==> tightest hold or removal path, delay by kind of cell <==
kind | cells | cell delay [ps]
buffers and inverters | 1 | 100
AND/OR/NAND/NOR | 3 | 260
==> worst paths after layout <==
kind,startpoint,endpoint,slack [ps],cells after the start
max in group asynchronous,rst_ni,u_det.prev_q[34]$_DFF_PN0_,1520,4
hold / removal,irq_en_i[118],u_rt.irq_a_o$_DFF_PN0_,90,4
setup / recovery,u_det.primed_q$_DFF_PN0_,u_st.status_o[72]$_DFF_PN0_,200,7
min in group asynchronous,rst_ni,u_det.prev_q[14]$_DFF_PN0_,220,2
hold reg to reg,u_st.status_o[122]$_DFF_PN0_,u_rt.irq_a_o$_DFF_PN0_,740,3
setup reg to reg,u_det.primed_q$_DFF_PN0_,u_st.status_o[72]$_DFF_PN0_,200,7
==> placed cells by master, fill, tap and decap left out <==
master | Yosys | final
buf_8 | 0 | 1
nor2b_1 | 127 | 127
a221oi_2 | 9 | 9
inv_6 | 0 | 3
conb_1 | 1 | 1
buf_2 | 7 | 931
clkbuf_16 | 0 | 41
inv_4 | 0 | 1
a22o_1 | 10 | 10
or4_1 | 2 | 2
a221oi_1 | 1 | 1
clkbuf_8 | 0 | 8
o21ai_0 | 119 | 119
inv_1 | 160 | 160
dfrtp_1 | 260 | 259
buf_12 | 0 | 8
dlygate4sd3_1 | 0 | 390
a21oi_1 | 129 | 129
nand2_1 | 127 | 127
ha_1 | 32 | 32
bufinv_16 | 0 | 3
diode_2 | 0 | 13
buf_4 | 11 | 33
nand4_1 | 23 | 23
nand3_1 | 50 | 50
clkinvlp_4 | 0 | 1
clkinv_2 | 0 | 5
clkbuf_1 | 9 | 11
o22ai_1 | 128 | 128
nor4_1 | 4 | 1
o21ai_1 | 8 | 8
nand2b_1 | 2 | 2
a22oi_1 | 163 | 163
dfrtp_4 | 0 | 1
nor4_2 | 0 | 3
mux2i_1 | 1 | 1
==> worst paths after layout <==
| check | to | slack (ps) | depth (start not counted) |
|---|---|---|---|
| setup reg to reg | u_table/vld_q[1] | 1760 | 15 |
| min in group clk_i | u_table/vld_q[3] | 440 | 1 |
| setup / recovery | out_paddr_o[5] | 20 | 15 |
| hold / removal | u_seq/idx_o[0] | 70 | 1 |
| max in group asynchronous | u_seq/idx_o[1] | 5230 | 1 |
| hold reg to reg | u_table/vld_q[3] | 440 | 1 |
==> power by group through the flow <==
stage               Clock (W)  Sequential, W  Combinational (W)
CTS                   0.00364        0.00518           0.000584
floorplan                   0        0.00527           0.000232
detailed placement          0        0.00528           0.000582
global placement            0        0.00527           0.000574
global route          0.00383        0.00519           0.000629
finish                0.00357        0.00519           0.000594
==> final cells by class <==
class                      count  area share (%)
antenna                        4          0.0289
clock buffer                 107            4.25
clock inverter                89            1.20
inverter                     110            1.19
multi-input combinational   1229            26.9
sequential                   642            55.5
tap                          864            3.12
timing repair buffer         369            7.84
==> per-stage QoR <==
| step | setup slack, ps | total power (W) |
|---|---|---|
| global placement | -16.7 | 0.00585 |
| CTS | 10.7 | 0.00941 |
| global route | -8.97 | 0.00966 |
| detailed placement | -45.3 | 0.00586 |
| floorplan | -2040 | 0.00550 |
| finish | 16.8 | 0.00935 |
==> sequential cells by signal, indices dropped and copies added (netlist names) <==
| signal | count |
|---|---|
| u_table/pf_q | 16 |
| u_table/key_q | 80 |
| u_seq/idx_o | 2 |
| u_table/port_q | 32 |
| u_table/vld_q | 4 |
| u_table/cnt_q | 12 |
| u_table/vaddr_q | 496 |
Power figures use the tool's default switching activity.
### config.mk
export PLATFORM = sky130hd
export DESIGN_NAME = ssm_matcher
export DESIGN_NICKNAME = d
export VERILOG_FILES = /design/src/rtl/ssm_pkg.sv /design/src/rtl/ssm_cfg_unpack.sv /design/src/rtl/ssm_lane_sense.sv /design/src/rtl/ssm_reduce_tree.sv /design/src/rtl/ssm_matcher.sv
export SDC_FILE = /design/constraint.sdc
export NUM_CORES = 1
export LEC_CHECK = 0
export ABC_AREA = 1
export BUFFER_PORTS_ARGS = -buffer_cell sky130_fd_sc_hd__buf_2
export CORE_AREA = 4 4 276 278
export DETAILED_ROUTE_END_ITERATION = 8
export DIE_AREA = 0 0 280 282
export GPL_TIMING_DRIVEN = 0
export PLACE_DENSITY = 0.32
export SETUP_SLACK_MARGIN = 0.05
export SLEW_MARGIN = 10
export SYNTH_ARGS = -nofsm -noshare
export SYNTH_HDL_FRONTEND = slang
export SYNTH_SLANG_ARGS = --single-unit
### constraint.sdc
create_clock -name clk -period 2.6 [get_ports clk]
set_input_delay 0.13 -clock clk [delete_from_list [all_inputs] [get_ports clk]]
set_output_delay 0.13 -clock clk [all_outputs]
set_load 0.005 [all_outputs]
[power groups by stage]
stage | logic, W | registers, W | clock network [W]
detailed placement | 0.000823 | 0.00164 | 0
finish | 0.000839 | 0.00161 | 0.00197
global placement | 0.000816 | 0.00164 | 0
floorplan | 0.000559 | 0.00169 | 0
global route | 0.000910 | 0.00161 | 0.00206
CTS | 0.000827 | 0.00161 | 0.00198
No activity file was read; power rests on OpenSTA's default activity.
———
Problem requirements> Taking the listing above as a whole, count the lines that include the word "signal" and report the figure only.

Task output> 2